### MATERIAL SUPPLIED
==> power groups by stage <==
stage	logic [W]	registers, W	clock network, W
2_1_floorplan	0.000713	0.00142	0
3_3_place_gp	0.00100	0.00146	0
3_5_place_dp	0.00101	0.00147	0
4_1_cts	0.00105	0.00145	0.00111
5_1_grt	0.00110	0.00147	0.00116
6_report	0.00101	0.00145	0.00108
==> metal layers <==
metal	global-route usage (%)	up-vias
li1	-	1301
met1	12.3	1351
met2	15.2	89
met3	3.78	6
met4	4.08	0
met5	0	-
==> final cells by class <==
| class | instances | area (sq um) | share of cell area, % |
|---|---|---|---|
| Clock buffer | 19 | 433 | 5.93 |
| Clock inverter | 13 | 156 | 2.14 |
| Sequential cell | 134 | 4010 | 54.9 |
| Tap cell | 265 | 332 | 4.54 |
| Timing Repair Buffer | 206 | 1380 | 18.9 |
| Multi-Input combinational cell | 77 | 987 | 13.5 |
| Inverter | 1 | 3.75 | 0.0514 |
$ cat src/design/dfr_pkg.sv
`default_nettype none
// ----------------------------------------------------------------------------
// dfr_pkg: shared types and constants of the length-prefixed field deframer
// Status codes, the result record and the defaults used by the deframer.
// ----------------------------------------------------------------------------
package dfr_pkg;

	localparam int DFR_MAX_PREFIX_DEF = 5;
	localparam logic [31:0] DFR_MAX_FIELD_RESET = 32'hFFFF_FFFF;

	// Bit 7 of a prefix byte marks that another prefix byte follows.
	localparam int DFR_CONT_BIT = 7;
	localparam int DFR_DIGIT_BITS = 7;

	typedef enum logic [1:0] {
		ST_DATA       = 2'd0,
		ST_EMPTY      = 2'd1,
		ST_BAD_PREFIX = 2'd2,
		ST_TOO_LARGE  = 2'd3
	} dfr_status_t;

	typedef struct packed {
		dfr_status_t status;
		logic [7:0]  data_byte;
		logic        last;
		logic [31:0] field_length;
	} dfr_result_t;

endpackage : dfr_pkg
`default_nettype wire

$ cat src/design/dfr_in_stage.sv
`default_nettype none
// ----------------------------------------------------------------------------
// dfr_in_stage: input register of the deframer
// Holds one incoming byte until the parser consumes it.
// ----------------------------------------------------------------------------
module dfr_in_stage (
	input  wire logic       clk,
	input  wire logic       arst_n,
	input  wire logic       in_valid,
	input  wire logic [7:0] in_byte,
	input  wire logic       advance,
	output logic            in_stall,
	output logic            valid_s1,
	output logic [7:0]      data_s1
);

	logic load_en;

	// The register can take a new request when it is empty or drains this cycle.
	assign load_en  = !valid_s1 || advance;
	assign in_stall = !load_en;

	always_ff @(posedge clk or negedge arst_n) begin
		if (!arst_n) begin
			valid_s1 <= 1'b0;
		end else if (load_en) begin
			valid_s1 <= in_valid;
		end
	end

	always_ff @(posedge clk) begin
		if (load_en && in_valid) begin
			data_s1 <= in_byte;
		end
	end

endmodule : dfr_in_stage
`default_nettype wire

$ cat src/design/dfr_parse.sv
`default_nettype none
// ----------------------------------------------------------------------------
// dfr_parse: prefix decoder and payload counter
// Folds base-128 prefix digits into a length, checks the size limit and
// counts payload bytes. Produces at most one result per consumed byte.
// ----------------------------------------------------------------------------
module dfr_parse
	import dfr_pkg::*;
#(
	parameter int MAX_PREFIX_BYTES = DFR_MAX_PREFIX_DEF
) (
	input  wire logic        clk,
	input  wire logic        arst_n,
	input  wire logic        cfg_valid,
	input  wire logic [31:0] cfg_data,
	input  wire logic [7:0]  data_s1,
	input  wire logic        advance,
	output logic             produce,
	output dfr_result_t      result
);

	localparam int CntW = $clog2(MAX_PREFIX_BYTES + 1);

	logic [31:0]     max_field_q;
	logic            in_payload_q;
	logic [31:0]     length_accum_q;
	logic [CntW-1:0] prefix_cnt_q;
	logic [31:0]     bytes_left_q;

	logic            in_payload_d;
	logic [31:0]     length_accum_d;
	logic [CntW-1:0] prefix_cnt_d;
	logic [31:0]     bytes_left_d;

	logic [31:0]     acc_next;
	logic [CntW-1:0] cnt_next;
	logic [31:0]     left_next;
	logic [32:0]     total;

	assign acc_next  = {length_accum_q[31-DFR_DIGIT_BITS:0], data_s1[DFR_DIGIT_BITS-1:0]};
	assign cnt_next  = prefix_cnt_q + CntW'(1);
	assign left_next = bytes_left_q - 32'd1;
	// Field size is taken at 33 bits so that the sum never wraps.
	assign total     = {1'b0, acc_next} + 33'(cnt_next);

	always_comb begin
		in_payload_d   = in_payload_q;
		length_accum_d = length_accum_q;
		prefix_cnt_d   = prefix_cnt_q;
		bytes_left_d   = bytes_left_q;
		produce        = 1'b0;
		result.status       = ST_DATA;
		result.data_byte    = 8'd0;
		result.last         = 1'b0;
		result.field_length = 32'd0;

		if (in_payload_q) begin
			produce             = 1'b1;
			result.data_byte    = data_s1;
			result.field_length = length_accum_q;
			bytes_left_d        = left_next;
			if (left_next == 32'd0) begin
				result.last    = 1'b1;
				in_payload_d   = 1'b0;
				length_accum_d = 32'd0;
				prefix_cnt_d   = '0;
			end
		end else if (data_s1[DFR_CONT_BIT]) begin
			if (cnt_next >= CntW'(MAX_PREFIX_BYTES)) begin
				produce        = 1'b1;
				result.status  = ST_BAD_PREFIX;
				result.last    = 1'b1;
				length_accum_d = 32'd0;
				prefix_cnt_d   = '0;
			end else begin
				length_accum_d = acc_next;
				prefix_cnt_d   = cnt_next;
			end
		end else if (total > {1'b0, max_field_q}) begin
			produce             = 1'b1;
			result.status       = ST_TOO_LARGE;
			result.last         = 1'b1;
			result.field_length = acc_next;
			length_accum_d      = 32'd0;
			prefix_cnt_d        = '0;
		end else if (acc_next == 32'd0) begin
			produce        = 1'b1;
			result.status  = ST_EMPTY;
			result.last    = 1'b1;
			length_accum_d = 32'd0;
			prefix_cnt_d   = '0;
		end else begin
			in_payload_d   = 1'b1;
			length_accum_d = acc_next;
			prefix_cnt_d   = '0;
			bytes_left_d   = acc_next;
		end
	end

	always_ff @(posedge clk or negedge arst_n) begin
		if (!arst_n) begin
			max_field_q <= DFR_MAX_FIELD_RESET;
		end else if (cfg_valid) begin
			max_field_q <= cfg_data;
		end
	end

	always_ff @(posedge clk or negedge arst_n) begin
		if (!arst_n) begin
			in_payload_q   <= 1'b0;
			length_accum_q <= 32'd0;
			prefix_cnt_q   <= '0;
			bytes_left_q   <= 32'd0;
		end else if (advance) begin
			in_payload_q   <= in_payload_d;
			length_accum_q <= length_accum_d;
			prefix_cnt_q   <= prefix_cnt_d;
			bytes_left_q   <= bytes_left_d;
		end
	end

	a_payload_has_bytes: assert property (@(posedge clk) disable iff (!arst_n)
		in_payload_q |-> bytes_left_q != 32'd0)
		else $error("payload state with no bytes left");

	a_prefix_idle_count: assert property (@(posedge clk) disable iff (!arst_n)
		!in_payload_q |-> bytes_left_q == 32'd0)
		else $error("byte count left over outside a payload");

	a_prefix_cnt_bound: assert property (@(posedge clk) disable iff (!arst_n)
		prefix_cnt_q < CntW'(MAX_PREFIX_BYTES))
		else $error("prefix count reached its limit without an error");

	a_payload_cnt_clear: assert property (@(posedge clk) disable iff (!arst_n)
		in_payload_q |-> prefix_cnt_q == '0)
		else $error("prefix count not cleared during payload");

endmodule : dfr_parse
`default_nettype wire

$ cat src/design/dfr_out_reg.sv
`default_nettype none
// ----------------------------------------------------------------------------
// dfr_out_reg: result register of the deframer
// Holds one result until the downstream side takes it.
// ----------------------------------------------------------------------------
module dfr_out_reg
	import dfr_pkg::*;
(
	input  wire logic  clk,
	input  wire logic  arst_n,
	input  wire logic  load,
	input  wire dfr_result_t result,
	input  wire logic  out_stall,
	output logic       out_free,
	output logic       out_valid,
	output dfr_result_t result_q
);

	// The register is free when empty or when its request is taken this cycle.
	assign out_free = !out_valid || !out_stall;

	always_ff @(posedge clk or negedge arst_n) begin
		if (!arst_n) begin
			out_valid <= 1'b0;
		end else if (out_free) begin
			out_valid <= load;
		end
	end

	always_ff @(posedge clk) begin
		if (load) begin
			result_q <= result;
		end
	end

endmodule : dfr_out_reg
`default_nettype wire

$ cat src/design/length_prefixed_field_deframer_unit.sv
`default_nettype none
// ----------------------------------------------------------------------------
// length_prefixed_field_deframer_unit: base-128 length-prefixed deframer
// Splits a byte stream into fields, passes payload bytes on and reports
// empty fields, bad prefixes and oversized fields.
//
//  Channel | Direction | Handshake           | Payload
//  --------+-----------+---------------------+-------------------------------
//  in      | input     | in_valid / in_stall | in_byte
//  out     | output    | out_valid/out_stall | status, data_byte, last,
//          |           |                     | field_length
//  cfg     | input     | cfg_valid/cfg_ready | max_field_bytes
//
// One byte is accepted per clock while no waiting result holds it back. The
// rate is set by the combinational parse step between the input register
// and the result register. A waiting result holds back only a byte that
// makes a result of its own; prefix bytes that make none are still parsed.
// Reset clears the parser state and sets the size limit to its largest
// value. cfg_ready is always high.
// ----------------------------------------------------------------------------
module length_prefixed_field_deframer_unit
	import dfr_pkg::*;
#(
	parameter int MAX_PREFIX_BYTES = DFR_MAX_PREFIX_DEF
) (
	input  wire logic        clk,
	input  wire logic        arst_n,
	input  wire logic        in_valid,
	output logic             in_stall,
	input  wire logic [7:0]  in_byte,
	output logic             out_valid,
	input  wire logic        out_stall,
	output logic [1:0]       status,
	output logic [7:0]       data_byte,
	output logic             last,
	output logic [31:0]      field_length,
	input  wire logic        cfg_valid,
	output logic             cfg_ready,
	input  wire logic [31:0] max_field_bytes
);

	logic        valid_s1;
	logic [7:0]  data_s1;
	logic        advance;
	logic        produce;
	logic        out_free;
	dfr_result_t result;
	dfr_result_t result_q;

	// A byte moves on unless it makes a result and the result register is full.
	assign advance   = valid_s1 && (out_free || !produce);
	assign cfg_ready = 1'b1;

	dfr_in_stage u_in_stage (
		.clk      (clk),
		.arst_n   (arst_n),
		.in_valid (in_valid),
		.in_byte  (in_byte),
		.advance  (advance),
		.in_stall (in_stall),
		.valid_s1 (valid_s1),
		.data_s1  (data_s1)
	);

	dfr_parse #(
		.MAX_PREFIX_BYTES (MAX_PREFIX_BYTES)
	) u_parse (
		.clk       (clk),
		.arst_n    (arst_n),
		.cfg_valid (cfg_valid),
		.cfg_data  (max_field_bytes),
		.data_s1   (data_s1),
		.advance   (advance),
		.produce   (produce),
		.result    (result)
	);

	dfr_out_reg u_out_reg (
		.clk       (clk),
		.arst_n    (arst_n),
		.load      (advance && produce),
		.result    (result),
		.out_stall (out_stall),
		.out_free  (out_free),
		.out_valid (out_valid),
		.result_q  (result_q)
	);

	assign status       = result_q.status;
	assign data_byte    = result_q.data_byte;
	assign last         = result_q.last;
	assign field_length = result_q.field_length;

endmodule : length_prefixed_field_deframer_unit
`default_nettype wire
* * *
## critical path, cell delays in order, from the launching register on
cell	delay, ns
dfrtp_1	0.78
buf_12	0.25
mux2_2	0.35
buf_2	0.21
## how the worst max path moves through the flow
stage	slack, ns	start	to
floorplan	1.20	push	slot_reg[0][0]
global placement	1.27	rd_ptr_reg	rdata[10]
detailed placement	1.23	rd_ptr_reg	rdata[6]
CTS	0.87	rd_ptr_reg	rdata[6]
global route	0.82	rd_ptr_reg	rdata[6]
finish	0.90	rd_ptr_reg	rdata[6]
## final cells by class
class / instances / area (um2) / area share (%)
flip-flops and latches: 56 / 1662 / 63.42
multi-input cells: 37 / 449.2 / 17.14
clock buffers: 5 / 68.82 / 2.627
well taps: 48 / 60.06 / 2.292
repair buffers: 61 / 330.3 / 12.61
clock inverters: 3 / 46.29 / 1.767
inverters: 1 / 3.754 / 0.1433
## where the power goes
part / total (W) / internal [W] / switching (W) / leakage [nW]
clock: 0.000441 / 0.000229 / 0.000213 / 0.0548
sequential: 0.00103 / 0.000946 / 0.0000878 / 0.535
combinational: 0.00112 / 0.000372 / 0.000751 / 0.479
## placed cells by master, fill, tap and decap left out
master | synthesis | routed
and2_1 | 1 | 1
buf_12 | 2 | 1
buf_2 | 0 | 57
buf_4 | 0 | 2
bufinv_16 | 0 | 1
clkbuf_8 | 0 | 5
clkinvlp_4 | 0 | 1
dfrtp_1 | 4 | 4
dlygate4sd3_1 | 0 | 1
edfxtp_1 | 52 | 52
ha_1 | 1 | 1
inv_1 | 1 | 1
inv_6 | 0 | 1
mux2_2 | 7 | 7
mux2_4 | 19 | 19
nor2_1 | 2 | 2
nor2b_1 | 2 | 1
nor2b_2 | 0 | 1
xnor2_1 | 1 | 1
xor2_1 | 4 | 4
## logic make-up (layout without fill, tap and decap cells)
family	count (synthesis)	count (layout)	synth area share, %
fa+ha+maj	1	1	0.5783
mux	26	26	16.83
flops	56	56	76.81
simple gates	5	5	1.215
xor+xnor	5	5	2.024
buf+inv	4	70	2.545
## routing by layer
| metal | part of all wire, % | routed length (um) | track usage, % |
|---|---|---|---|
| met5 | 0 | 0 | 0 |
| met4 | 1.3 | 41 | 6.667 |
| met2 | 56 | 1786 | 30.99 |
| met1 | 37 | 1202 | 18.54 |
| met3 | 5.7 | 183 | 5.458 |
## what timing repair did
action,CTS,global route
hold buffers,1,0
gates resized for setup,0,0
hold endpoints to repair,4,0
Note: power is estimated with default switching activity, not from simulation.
...
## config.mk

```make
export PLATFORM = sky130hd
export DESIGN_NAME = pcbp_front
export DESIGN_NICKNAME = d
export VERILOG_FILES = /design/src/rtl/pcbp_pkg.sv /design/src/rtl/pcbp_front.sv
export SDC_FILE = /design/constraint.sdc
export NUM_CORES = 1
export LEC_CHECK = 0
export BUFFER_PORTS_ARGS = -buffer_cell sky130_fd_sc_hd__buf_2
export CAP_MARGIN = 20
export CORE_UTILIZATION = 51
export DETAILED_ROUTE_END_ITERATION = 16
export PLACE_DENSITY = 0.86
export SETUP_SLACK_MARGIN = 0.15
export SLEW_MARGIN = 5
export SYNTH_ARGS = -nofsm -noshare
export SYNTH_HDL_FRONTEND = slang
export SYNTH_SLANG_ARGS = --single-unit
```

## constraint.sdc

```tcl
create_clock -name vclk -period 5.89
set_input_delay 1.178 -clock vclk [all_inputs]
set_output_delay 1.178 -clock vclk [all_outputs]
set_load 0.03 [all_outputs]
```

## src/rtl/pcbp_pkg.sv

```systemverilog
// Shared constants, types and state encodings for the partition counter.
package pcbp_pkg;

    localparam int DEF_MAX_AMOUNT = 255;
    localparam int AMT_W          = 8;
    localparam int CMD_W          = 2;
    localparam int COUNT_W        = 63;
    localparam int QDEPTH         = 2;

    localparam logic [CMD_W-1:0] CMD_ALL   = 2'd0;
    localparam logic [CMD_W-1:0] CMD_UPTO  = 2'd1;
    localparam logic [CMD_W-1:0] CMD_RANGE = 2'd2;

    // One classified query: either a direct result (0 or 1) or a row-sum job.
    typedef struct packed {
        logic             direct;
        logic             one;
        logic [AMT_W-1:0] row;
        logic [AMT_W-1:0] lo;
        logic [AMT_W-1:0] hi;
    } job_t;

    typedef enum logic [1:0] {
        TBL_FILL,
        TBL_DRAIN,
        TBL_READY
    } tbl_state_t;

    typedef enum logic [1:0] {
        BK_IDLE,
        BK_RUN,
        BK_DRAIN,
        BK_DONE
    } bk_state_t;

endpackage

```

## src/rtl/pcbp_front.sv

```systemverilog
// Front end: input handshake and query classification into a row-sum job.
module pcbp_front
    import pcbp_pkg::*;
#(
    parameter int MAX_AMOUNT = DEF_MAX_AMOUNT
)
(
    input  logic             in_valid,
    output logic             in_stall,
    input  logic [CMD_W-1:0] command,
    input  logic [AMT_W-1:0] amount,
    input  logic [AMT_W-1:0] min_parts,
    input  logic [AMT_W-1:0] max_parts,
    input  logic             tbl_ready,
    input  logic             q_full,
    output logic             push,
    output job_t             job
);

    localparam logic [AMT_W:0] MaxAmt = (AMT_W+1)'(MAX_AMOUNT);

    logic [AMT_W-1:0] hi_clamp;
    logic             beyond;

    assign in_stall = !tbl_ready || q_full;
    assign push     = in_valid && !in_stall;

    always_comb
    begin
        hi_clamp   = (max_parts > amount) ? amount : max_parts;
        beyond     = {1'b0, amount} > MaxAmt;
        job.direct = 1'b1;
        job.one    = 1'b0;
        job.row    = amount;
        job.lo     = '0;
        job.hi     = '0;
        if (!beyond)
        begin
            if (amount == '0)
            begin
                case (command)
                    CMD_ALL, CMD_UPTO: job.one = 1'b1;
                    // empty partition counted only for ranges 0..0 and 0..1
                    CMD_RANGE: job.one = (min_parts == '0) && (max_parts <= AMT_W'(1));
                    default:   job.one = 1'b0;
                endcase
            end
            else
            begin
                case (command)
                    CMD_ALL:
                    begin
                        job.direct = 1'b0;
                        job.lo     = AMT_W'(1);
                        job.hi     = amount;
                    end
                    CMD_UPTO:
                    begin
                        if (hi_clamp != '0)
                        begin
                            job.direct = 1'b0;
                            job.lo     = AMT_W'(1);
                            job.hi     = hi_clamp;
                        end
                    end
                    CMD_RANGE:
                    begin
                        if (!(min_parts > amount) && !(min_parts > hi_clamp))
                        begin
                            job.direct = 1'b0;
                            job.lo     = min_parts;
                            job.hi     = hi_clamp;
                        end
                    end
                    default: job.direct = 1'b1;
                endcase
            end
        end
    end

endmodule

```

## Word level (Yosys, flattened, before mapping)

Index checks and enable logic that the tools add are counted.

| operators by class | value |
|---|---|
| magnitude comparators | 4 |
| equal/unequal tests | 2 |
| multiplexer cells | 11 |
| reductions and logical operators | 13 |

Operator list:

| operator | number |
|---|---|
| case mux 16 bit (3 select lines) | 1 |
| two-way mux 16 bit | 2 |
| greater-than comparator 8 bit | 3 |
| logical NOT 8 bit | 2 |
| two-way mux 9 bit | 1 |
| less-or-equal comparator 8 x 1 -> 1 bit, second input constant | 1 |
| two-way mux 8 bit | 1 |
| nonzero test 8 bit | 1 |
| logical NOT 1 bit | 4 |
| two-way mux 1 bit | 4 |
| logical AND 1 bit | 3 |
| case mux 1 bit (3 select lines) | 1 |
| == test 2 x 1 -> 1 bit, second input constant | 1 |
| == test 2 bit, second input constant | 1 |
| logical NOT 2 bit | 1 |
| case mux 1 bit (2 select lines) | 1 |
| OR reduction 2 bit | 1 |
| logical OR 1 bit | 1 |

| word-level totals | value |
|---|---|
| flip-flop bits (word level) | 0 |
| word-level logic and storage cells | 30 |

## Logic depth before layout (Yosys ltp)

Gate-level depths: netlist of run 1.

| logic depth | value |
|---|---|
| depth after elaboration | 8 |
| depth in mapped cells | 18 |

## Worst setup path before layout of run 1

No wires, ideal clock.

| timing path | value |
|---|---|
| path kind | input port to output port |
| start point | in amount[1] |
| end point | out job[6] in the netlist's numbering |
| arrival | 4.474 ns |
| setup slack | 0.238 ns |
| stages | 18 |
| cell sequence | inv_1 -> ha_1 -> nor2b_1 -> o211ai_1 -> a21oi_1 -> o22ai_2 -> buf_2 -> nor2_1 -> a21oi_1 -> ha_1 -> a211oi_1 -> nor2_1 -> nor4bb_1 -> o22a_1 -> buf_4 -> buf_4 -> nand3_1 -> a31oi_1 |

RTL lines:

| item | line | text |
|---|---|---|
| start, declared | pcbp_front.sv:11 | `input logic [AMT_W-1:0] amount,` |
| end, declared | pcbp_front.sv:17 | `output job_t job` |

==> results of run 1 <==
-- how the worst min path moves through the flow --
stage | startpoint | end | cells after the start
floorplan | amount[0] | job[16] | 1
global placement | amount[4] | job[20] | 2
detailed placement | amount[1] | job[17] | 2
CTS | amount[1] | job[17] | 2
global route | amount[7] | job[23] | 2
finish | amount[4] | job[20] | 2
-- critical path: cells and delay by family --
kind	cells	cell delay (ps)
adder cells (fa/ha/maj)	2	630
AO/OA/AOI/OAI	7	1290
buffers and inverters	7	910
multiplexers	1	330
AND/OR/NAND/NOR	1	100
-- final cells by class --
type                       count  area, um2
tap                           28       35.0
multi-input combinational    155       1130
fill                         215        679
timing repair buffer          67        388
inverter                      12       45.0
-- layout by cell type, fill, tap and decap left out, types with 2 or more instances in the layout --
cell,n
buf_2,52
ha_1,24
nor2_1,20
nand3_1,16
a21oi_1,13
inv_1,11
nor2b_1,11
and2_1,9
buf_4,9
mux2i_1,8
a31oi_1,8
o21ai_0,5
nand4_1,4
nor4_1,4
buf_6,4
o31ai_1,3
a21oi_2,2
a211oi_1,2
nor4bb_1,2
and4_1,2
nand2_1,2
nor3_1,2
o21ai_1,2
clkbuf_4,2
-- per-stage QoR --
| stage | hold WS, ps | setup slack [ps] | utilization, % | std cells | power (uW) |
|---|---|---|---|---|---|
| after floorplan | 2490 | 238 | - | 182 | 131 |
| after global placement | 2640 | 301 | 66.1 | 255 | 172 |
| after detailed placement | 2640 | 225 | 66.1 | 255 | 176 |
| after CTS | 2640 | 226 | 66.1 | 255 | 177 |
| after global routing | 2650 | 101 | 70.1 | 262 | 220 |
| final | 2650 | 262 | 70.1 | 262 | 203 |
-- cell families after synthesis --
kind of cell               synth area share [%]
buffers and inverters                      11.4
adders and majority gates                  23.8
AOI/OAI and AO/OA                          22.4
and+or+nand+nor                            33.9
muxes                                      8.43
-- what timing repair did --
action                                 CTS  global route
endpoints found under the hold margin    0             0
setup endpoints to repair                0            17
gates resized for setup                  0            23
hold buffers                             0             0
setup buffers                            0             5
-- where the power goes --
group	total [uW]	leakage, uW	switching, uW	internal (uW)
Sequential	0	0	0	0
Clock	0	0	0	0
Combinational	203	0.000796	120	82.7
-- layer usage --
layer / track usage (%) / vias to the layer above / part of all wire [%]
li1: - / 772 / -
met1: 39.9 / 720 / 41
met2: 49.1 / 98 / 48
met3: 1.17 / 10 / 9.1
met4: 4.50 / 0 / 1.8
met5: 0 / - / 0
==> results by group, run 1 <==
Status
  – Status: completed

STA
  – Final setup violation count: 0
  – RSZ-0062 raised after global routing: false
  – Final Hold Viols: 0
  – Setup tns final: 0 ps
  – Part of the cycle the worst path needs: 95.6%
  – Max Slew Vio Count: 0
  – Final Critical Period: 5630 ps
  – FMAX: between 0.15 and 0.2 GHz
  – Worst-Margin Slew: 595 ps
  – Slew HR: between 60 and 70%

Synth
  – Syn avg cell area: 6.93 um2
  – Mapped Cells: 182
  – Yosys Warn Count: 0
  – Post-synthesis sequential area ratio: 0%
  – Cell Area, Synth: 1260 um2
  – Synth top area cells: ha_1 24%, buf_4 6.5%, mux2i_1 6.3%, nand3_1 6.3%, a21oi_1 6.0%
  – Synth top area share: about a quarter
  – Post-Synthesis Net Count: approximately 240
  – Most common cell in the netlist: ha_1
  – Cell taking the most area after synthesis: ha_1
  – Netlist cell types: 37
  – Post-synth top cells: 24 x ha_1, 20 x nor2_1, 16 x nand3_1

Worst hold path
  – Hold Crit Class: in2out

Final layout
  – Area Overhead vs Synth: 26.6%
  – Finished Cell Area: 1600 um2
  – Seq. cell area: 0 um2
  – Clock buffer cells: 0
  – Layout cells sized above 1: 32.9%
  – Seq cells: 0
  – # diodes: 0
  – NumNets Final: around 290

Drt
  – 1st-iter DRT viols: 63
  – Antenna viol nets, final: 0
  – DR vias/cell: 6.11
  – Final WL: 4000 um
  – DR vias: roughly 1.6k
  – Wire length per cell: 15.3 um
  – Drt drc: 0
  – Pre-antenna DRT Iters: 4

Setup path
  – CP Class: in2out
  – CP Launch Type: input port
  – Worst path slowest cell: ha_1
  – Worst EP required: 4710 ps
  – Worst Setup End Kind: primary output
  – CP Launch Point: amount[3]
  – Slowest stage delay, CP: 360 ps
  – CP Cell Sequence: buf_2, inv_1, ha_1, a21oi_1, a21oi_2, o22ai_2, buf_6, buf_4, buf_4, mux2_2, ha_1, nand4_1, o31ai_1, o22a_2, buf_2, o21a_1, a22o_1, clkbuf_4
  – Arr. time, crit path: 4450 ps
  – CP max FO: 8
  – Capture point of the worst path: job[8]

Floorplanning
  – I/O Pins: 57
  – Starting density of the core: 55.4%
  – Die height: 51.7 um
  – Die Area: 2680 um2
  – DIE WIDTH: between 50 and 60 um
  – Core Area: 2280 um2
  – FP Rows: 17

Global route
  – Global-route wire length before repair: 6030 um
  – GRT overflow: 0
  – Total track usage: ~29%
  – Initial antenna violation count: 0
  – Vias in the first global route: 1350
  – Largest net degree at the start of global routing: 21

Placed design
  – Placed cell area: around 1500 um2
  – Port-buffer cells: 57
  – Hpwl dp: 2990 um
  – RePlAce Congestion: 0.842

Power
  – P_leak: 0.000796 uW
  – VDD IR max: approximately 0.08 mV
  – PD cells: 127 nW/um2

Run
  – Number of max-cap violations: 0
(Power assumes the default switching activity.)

### WHAT YOU ARE ASKED TO DO
Find "dfrtp_1 | 4 | 4" in the entries above and copy that whole line exactly, then each line after it through the line that contains "Note: power is".

### THE ANSWER
dfrtp_1 | 4 | 4
dlygate4sd3_1 | 0 | 1
edfxtp_1 | 52 | 52
ha_1 | 1 | 1
inv_1 | 1 | 1
inv_6 | 0 | 1
mux2_2 | 7 | 7
mux2_4 | 19 | 19
nor2_1 | 2 | 2
nor2b_1 | 2 | 1
nor2b_2 | 0 | 1
xnor2_1 | 1 | 1
xor2_1 | 4 | 4
## logic make-up (layout without fill, tap and decap cells)
family	count (synthesis)	count (layout)	synth area share, %
fa+ha+maj	1	1	0.5783
mux	26	26	16.83
flops	56	56	76.81
simple gates	5	5	1.215
xor+xnor	5	5	2.024
buf+inv	4	70	2.545
## routing by layer
| metal | part of all wire, % | routed length (um) | track usage, % |
|---|---|---|---|
| met5 | 0 | 0 | 0 |
| met4 | 1.3 | 41 | 6.667 |
| met2 | 56 | 1786 | 30.99 |
| met1 | 37 | 1202 | 18.54 |
| met3 | 5.7 | 183 | 5.458 |
## what timing repair did
action,CTS,global route
hold buffers,1,0
gates resized for setup,0,0
hold endpoints to repair,4,0
Note: power is estimated with default switching activity, not from simulation.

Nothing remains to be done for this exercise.